__PROBLEM TO WORK ON__. Using the records below, give again exactly the lines from the line that contains "- The number of antenna" through the line that contains "- Relative to", both ends included, and only those.
=== Begin Enclosure ===
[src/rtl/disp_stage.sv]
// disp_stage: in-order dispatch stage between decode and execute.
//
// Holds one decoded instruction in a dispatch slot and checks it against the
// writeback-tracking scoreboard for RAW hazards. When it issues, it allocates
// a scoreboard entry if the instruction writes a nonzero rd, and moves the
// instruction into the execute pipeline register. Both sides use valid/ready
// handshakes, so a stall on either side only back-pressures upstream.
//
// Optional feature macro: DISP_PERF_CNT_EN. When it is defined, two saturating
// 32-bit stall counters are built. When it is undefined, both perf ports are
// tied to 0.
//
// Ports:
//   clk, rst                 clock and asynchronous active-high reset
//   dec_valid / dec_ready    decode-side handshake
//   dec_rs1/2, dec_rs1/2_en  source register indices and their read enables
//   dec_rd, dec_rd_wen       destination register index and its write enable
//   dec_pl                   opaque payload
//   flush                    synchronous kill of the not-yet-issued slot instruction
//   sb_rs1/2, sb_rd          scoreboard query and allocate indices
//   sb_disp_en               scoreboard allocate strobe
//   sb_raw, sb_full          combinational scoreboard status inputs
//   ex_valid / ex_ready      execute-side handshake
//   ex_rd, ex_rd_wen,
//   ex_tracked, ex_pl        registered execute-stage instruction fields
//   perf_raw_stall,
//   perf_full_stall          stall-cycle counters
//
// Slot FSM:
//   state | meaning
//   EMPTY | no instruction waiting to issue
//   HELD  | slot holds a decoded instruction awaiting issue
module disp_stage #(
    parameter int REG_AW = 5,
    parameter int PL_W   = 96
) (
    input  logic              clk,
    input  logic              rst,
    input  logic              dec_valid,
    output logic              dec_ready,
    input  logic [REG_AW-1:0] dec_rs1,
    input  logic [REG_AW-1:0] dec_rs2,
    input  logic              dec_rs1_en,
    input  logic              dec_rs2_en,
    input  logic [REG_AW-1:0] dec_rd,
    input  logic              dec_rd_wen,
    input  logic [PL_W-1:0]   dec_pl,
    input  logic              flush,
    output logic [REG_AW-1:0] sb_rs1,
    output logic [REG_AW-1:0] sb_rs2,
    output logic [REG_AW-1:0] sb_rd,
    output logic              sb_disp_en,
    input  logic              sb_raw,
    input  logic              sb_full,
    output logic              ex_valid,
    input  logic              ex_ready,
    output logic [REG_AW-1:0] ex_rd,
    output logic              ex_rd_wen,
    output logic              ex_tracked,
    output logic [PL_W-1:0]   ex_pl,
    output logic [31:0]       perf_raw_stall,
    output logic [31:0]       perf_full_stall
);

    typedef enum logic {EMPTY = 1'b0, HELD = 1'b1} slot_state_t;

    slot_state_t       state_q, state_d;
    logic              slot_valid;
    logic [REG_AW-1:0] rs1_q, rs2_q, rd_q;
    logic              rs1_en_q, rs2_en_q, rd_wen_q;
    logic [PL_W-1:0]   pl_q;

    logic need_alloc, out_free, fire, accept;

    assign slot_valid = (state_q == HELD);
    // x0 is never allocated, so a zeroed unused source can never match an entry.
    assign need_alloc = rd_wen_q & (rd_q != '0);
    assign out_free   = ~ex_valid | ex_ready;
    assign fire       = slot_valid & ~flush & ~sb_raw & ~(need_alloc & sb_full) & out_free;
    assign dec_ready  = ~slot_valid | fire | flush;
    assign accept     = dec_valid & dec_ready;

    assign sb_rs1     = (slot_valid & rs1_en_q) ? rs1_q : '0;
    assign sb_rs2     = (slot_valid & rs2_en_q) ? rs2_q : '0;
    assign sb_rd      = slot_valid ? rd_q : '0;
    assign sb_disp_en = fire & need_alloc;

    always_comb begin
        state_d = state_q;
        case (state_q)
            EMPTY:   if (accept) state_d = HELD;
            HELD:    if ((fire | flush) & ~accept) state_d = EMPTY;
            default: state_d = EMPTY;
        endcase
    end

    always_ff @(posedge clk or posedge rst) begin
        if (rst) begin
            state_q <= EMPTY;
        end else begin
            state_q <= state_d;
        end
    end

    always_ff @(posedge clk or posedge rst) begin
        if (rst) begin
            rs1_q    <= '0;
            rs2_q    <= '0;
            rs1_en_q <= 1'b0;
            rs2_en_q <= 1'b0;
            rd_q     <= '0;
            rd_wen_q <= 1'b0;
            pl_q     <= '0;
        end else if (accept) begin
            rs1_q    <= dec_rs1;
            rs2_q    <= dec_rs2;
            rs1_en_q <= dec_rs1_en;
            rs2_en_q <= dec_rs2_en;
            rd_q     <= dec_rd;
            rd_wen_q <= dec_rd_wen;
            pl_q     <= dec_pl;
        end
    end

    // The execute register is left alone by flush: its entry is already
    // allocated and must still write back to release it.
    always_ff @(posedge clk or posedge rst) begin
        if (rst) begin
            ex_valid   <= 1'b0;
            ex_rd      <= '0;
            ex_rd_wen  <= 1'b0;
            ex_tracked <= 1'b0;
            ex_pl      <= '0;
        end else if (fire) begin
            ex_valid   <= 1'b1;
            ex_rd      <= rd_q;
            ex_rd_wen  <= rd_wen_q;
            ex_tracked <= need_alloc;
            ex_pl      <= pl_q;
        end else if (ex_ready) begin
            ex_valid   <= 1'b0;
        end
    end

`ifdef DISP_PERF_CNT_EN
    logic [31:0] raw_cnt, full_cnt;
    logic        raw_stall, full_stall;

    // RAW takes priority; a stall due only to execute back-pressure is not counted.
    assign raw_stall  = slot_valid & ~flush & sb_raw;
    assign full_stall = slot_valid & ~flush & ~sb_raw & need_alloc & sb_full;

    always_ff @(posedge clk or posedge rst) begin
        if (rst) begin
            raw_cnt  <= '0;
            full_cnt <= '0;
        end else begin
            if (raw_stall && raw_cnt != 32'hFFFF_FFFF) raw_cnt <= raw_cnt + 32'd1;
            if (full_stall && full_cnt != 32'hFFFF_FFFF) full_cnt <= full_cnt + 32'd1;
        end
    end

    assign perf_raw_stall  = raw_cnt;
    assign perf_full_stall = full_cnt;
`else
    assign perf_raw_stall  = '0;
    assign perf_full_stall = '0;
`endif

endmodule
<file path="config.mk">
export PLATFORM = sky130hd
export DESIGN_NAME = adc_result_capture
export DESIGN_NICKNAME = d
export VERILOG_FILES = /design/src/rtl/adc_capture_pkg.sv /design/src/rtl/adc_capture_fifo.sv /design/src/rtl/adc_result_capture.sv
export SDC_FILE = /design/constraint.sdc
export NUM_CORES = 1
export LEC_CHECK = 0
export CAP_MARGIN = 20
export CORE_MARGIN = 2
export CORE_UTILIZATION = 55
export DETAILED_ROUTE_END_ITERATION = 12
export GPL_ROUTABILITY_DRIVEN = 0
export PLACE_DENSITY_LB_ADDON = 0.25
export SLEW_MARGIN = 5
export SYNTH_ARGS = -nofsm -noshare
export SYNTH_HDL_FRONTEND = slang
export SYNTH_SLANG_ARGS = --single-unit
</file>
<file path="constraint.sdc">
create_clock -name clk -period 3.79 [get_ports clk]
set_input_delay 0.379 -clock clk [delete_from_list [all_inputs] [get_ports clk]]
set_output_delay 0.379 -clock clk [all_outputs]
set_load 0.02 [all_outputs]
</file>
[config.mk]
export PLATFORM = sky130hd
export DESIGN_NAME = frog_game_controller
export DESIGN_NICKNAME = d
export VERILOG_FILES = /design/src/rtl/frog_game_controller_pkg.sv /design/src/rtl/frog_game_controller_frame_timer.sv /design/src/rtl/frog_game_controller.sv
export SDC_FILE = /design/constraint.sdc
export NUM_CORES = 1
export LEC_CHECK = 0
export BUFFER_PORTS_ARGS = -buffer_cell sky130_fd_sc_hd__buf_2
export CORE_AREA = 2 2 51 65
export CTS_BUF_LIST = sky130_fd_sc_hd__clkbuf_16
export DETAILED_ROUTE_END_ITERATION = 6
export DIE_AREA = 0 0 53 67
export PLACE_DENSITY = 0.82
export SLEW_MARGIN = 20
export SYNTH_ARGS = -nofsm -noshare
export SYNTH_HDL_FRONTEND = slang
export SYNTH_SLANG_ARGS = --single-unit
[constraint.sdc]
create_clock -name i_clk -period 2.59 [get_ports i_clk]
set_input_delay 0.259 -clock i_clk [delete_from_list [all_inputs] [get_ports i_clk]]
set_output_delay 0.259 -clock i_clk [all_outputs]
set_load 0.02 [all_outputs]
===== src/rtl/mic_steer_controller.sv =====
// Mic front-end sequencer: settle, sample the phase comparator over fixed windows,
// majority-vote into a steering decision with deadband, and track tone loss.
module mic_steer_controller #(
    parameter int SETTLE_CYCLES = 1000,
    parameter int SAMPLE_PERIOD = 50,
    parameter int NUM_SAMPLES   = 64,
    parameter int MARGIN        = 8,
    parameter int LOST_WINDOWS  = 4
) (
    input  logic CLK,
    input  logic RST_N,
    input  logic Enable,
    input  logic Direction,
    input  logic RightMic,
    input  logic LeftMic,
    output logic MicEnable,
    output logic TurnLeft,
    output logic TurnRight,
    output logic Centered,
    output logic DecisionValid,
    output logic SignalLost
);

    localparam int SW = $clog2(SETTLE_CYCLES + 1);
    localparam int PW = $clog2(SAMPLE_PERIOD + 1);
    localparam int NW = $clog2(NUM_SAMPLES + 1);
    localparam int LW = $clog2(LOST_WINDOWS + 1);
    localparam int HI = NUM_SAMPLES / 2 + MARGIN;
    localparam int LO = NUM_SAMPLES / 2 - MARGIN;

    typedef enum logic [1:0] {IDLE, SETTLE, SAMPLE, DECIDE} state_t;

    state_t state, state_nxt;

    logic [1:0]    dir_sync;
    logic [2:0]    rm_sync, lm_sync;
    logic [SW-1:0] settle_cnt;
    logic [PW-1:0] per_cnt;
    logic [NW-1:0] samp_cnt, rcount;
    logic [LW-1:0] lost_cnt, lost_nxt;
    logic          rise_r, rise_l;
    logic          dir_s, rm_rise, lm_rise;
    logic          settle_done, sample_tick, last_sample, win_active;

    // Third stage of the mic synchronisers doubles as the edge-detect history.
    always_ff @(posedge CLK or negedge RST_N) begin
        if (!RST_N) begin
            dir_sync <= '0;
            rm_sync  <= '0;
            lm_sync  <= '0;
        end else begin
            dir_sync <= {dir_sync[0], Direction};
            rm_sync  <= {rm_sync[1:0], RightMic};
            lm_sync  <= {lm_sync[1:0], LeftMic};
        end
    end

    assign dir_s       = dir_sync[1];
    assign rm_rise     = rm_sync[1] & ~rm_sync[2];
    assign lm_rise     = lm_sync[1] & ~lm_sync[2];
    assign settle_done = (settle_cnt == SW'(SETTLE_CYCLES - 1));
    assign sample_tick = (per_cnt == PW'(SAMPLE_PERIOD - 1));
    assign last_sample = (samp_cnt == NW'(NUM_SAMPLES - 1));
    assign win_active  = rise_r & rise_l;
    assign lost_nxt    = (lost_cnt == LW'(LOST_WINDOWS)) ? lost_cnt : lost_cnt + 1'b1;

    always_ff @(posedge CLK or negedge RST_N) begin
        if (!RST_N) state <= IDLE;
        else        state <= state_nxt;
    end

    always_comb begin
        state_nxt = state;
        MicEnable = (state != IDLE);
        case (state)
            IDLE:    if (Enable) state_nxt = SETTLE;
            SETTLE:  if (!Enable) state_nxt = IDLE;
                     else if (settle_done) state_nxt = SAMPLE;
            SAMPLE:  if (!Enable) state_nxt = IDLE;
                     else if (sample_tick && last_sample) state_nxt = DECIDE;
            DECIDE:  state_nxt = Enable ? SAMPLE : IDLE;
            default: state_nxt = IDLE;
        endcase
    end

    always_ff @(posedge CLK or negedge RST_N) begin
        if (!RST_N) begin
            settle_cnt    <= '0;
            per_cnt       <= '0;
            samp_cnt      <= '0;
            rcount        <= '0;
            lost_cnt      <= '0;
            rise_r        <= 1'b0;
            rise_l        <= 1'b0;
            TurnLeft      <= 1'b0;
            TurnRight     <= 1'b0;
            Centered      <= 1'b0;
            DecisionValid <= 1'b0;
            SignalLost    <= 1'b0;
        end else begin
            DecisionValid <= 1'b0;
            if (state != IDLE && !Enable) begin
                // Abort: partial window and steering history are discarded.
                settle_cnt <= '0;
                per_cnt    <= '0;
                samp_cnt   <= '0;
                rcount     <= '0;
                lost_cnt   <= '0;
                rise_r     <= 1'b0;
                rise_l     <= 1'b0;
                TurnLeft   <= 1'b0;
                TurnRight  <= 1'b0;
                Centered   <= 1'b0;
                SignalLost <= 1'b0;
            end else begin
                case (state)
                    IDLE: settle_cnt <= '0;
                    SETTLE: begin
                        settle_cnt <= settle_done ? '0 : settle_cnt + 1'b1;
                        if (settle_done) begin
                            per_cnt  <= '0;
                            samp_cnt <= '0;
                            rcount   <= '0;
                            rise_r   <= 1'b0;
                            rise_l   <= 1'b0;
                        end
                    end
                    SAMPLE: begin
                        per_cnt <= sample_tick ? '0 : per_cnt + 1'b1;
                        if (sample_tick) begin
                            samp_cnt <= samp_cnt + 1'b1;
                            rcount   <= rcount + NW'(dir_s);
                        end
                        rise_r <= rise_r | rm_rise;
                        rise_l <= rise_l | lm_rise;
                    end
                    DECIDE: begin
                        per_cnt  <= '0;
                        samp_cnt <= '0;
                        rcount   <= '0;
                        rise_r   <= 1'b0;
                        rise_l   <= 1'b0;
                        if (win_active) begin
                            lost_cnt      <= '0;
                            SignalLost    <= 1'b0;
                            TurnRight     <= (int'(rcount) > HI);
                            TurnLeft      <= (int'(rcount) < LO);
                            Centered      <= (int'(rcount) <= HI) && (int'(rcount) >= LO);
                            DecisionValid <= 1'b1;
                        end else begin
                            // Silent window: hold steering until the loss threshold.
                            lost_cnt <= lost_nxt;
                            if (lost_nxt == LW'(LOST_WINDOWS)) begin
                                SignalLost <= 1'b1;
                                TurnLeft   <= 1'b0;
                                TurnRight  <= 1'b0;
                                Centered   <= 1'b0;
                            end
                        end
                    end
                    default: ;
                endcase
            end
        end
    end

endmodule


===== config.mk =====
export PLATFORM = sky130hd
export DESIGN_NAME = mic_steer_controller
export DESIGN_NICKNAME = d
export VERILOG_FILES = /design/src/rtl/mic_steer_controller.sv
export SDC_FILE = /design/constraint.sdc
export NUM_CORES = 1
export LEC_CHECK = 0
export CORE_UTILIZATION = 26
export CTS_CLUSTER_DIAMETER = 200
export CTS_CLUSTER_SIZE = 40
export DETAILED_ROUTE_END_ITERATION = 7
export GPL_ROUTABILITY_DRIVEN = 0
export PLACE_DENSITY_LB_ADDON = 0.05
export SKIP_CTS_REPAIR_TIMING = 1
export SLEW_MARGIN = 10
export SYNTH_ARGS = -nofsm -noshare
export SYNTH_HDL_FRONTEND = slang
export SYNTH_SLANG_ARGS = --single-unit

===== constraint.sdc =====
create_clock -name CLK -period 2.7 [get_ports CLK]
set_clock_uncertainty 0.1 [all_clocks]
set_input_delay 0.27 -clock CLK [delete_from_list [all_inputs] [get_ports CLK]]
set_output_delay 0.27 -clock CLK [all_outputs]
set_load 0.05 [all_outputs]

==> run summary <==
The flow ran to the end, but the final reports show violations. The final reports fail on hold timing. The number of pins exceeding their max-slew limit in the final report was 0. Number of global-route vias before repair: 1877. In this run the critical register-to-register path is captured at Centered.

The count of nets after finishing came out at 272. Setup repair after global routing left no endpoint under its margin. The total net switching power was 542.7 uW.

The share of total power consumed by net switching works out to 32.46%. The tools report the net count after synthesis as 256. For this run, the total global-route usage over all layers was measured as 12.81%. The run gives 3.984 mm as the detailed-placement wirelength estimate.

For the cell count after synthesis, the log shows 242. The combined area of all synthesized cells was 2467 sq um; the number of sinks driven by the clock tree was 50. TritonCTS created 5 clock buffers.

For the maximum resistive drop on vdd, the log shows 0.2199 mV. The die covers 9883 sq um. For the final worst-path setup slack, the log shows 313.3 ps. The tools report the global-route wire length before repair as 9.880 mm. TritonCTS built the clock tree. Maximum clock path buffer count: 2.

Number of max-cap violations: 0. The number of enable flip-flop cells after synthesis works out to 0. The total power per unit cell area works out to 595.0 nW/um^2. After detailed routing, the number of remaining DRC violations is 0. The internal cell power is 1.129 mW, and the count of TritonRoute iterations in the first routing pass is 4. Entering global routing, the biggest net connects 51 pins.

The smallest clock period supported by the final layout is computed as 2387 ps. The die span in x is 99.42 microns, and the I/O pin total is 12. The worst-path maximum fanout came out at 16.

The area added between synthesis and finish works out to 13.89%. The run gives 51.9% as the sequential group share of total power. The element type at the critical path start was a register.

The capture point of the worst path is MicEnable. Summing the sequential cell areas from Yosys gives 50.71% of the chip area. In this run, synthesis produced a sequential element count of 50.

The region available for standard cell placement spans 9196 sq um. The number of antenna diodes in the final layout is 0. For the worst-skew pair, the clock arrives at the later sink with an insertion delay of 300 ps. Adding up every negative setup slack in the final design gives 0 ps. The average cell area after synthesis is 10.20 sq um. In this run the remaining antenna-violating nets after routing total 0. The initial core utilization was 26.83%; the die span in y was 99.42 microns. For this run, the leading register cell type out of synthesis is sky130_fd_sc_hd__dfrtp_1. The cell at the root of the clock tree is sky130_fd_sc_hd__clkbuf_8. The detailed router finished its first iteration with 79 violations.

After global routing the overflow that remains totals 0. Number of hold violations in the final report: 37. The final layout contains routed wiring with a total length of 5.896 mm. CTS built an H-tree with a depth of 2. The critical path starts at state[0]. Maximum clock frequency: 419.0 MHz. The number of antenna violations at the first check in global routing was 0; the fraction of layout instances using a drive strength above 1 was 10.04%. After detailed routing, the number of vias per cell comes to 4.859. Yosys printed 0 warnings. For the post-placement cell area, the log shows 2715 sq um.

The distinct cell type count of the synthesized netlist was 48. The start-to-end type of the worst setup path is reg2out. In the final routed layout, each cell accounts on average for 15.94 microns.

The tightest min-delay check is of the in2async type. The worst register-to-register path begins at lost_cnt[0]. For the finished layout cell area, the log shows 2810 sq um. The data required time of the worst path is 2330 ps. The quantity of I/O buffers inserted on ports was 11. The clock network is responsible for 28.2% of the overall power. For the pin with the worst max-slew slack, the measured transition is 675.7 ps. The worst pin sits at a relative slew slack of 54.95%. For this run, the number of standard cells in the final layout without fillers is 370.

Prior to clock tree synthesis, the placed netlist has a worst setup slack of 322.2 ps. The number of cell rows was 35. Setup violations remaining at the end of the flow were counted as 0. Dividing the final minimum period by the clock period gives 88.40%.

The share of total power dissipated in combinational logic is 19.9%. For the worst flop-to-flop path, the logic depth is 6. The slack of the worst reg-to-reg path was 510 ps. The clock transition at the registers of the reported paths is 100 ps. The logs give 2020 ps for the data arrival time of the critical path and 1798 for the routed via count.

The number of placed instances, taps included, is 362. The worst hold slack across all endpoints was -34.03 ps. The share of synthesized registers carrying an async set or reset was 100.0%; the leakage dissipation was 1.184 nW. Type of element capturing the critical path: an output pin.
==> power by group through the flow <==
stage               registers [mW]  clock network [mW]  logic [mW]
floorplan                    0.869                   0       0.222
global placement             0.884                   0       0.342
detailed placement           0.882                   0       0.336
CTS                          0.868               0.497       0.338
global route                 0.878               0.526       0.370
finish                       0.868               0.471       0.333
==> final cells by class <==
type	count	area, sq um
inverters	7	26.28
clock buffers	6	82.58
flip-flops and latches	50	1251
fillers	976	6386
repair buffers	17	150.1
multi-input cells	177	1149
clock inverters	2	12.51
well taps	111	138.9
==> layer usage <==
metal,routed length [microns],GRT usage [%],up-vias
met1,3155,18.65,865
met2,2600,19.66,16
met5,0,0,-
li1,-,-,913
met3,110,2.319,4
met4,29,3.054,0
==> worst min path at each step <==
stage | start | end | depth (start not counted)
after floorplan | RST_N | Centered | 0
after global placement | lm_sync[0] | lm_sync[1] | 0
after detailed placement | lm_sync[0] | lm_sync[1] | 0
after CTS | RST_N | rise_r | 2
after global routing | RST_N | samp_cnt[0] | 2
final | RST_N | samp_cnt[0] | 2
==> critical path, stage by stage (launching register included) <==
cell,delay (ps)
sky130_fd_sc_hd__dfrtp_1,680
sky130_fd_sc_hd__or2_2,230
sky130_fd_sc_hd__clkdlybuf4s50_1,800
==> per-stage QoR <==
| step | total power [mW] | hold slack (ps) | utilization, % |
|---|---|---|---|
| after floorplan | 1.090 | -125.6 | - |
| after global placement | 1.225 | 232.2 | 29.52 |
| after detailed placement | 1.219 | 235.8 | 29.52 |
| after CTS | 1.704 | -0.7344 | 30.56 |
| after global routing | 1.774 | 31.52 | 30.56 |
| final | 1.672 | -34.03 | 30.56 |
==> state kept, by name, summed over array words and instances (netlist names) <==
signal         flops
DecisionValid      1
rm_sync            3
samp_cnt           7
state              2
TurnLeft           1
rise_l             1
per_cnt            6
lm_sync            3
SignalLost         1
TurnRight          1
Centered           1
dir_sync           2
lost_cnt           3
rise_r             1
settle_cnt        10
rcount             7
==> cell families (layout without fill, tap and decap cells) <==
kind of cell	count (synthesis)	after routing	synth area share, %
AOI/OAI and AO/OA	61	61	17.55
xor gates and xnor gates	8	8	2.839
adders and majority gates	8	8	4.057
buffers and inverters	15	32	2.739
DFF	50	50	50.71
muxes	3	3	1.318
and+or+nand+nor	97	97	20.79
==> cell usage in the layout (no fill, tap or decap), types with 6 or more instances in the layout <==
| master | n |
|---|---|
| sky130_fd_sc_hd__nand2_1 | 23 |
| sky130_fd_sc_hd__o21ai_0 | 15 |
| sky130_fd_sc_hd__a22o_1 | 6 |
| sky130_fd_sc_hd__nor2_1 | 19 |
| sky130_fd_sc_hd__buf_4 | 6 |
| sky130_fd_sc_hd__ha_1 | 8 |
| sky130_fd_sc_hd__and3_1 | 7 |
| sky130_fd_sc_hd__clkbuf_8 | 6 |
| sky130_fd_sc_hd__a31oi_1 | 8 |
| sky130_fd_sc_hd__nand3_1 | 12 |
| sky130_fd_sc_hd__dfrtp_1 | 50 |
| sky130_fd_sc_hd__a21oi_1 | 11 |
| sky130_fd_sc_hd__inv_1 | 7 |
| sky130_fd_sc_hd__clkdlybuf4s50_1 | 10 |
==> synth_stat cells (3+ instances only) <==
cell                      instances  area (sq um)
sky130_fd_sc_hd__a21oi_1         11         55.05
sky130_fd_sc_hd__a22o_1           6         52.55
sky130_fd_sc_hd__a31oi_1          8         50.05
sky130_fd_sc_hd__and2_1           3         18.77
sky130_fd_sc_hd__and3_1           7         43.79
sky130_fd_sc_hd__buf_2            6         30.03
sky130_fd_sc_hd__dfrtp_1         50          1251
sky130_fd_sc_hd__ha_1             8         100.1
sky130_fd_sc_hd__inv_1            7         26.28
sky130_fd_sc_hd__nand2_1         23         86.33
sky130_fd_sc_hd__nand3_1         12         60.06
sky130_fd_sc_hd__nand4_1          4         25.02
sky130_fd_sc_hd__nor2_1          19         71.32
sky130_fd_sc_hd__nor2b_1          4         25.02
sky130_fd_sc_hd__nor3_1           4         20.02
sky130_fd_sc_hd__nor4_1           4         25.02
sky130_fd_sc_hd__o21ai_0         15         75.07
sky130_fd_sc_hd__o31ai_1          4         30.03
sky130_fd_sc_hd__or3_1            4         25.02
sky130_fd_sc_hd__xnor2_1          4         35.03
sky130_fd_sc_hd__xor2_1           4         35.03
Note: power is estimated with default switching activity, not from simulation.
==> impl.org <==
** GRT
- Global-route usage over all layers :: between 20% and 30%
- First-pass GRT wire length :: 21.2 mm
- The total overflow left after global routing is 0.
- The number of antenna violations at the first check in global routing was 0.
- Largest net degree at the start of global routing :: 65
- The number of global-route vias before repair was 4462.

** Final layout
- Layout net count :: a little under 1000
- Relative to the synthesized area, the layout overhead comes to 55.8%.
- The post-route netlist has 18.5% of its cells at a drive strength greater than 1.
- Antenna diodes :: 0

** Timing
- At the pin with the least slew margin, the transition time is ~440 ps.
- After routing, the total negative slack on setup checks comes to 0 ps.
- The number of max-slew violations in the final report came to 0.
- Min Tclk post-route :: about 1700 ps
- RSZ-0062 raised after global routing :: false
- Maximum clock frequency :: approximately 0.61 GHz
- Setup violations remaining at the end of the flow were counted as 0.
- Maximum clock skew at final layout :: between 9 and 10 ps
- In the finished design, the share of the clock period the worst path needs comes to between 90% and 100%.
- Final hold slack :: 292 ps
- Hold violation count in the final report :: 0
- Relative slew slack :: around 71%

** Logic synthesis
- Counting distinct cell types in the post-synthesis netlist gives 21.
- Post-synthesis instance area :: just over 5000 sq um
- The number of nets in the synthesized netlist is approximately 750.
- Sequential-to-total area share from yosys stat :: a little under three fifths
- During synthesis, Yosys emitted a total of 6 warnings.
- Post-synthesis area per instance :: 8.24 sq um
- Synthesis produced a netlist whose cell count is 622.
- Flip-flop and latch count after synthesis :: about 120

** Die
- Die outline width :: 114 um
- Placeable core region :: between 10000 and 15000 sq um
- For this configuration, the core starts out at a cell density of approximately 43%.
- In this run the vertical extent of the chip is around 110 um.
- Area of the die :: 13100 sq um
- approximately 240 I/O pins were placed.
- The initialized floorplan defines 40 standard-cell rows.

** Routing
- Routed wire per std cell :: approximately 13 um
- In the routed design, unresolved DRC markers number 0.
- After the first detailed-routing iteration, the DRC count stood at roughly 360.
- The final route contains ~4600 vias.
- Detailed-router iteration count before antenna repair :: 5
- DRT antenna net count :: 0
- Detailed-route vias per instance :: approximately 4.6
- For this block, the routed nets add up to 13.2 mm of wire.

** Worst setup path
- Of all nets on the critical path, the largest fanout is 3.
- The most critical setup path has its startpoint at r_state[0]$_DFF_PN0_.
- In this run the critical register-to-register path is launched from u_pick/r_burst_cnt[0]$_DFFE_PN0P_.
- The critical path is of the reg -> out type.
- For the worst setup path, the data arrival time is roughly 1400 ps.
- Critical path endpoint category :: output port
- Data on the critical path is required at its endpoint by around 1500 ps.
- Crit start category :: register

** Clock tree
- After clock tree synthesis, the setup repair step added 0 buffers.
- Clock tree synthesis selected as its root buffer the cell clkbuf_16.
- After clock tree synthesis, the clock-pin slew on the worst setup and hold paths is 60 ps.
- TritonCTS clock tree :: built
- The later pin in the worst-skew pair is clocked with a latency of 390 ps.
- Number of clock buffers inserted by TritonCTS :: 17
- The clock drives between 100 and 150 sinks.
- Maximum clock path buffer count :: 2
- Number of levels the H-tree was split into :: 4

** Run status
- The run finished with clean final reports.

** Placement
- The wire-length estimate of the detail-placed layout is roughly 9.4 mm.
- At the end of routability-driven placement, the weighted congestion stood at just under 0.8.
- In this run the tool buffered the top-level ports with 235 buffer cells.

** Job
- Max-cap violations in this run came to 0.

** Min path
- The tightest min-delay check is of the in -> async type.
=== End Enclosure ===
__WRITTEN ANSWER__.
- The number of antenna violations at the first check in global routing was 0.
- Largest net degree at the start of global routing :: 65
- The number of global-route vias before repair was 4462.

** Final layout
- Layout net count :: a little under 1000
- Relative to the synthesized area, the layout overhead comes to 55.8%.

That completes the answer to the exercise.